SOURCE MATERIAL

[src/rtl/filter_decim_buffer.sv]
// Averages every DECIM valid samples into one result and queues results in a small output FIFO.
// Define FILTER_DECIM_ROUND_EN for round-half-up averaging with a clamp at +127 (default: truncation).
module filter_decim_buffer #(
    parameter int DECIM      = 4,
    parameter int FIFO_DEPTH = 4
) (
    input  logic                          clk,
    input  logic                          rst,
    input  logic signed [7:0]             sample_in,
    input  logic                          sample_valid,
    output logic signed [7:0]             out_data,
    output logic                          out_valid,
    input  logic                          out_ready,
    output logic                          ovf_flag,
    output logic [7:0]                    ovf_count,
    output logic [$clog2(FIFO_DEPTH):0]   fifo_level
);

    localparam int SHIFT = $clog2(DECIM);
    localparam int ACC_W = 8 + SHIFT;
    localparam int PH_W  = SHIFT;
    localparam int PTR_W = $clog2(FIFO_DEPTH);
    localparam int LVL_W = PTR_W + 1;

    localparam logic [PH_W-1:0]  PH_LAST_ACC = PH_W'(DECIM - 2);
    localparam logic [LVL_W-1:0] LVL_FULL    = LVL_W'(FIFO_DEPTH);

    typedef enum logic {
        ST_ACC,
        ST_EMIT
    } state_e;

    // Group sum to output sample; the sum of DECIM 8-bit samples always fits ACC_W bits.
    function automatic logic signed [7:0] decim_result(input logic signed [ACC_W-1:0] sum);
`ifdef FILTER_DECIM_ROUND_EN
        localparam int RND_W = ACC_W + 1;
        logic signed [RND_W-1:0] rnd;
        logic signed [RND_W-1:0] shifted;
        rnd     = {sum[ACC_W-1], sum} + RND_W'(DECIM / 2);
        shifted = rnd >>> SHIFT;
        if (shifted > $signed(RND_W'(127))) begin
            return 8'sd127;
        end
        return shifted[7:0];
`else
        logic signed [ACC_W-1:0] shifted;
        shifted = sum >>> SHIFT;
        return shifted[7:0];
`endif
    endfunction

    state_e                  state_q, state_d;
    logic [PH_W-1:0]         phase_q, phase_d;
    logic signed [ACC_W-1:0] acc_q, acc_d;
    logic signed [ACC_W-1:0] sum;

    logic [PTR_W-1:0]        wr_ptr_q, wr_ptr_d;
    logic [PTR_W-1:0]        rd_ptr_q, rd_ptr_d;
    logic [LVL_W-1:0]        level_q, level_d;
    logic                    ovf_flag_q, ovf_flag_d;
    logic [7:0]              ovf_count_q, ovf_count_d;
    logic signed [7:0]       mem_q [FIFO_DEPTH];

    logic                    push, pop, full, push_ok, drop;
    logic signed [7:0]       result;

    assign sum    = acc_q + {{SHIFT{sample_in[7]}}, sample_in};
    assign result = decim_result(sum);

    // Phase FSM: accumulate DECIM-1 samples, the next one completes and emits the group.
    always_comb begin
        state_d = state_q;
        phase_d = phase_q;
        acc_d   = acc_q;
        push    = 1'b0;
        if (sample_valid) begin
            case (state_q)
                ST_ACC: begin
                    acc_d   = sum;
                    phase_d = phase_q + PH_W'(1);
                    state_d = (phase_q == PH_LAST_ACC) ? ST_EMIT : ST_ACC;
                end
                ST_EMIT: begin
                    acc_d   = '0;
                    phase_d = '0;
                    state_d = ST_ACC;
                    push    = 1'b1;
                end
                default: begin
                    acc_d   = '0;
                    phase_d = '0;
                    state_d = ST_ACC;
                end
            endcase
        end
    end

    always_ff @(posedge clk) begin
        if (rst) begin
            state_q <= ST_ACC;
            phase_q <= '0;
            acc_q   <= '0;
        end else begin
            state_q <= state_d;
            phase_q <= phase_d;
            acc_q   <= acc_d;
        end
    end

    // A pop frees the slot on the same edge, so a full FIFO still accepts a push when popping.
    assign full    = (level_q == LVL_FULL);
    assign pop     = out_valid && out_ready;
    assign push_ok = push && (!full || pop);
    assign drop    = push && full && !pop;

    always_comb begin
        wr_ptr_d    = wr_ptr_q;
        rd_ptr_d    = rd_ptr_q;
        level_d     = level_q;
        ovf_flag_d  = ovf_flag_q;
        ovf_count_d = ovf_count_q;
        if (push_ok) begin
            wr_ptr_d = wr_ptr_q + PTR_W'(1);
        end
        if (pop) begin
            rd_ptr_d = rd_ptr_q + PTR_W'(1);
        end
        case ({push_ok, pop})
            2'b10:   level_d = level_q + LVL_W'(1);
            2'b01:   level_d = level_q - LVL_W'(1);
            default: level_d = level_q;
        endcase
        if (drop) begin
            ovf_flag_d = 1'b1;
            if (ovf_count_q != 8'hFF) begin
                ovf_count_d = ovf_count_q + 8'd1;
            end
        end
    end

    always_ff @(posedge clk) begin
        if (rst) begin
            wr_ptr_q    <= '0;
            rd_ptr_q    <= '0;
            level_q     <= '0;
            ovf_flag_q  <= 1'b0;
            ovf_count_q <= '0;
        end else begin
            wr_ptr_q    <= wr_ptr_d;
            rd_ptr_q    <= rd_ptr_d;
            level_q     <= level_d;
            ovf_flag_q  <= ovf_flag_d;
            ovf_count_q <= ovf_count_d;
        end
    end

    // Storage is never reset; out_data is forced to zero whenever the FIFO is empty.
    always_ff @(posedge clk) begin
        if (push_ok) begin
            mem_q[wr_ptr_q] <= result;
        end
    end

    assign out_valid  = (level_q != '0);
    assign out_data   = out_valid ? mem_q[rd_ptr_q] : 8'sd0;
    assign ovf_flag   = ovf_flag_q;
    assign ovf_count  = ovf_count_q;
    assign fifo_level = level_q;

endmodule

WORK REQUEST
Transcribe the entire listing above.

RESPONSE AREA
[src/rtl/filter_decim_buffer.sv]
// Averages every DECIM valid samples into one result and queues results in a small output FIFO.
// Define FILTER_DECIM_ROUND_EN for round-half-up averaging with a clamp at +127 (default: truncation).
module filter_decim_buffer #(
    parameter int DECIM      = 4,
    parameter int FIFO_DEPTH = 4
) (
    input  logic                          clk,
    input  logic                          rst,
    input  logic signed [7:0]             sample_in,
    input  logic                          sample_valid,
    output logic signed [7:0]             out_data,
    output logic                          out_valid,
    input  logic                          out_ready,
    output logic                          ovf_flag,
    output logic [7:0]                    ovf_count,
    output logic [$clog2(FIFO_DEPTH):0]   fifo_level
);

    localparam int SHIFT = $clog2(DECIM);
    localparam int ACC_W = 8 + SHIFT;
    localparam int PH_W  = SHIFT;
    localparam int PTR_W = $clog2(FIFO_DEPTH);
    localparam int LVL_W = PTR_W + 1;

    localparam logic [PH_W-1:0]  PH_LAST_ACC = PH_W'(DECIM - 2);
    localparam logic [LVL_W-1:0] LVL_FULL    = LVL_W'(FIFO_DEPTH);

    typedef enum logic {
        ST_ACC,
        ST_EMIT
    } state_e;

    // Group sum to output sample; the sum of DECIM 8-bit samples always fits ACC_W bits.
    function automatic logic signed [7:0] decim_result(input logic signed [ACC_W-1:0] sum);
`ifdef FILTER_DECIM_ROUND_EN
        localparam int RND_W = ACC_W + 1;
        logic signed [RND_W-1:0] rnd;
        logic signed [RND_W-1:0] shifted;
        rnd     = {sum[ACC_W-1], sum} + RND_W'(DECIM / 2);
        shifted = rnd >>> SHIFT;
        if (shifted > $signed(RND_W'(127))) begin
            return 8'sd127;
        end
        return shifted[7:0];
`else
        logic signed [ACC_W-1:0] shifted;
        shifted = sum >>> SHIFT;
        return shifted[7:0];
`endif
    endfunction

    state_e                  state_q, state_d;
    logic [PH_W-1:0]         phase_q, phase_d;
    logic signed [ACC_W-1:0] acc_q, acc_d;
    logic signed [ACC_W-1:0] sum;

    logic [PTR_W-1:0]        wr_ptr_q, wr_ptr_d;
    logic [PTR_W-1:0]        rd_ptr_q, rd_ptr_d;
    logic [LVL_W-1:0]        level_q, level_d;
    logic                    ovf_flag_q, ovf_flag_d;
    logic [7:0]              ovf_count_q, ovf_count_d;
    logic signed [7:0]       mem_q [FIFO_DEPTH];

    logic                    push, pop, full, push_ok, drop;
    logic signed [7:0]       result;

    assign sum    = acc_q + {{SHIFT{sample_in[7]}}, sample_in};
    assign result = decim_result(sum);

    // Phase FSM: accumulate DECIM-1 samples, the next one completes and emits the group.
    always_comb begin
        state_d = state_q;
        phase_d = phase_q;
        acc_d   = acc_q;
        push    = 1'b0;
        if (sample_valid) begin
            case (state_q)
                ST_ACC: begin
                    acc_d   = sum;
                    phase_d = phase_q + PH_W'(1);
                    state_d = (phase_q == PH_LAST_ACC) ? ST_EMIT : ST_ACC;
                end
                ST_EMIT: begin
                    acc_d   = '0;
                    phase_d = '0;
                    state_d = ST_ACC;
                    push    = 1'b1;
                end
                default: begin
                    acc_d   = '0;
                    phase_d = '0;
                    state_d = ST_ACC;
                end
            endcase
        end
    end

    always_ff @(posedge clk) begin
        if (rst) begin
            state_q <= ST_ACC;
            phase_q <= '0;
            acc_q   <= '0;
        end else begin
            state_q <= state_d;
            phase_q <= phase_d;
            acc_q   <= acc_d;
        end
    end

    // A pop frees the slot on the same edge, so a full FIFO still accepts a push when popping.
    assign full    = (level_q == LVL_FULL);
    assign pop     = out_valid && out_ready;
    assign push_ok = push && (!full || pop);
    assign drop    = push && full && !pop;

    always_comb begin
        wr_ptr_d    = wr_ptr_q;
        rd_ptr_d    = rd_ptr_q;
        level_d     = level_q;
        ovf_flag_d  = ovf_flag_q;
        ovf_count_d = ovf_count_q;
        if (push_ok) begin
            wr_ptr_d = wr_ptr_q + PTR_W'(1);
        end
        if (pop) begin
            rd_ptr_d = rd_ptr_q + PTR_W'(1);
        end
        case ({push_ok, pop})
            2'b10:   level_d = level_q + LVL_W'(1);
            2'b01:   level_d = level_q - LVL_W'(1);
            default: level_d = level_q;
        endcase
        if (drop) begin
            ovf_flag_d = 1'b1;
            if (ovf_count_q != 8'hFF) begin
                ovf_count_d = ovf_count_q + 8'd1;
            end
        end
    end

    always_ff @(posedge clk) begin
        if (rst) begin
            wr_ptr_q    <= '0;
            rd_ptr_q    <= '0;
            level_q     <= '0;
            ovf_flag_q  <= 1'b0;
            ovf_count_q <= '0;
        end else begin
            wr_ptr_q    <= wr_ptr_d;
            rd_ptr_q    <= rd_ptr_d;
            level_q     <= level_d;
            ovf_flag_q  <= ovf_flag_d;
            ovf_count_q <= ovf_count_d;
        end
    end

    // Storage is never reset; out_data is forced to zero whenever the FIFO is empty.
    always_ff @(posedge clk) begin
        if (push_ok) begin
            mem_q[wr_ptr_q] <= result;
        end
    end

    assign out_valid  = (level_q != '0);
    assign out_data   = out_valid ? mem_q[rd_ptr_q] : 8'sd0;
    assign ovf_flag   = ovf_flag_q;
    assign ovf_count  = ovf_count_q;
    assign fifo_level = level_q;

endmodule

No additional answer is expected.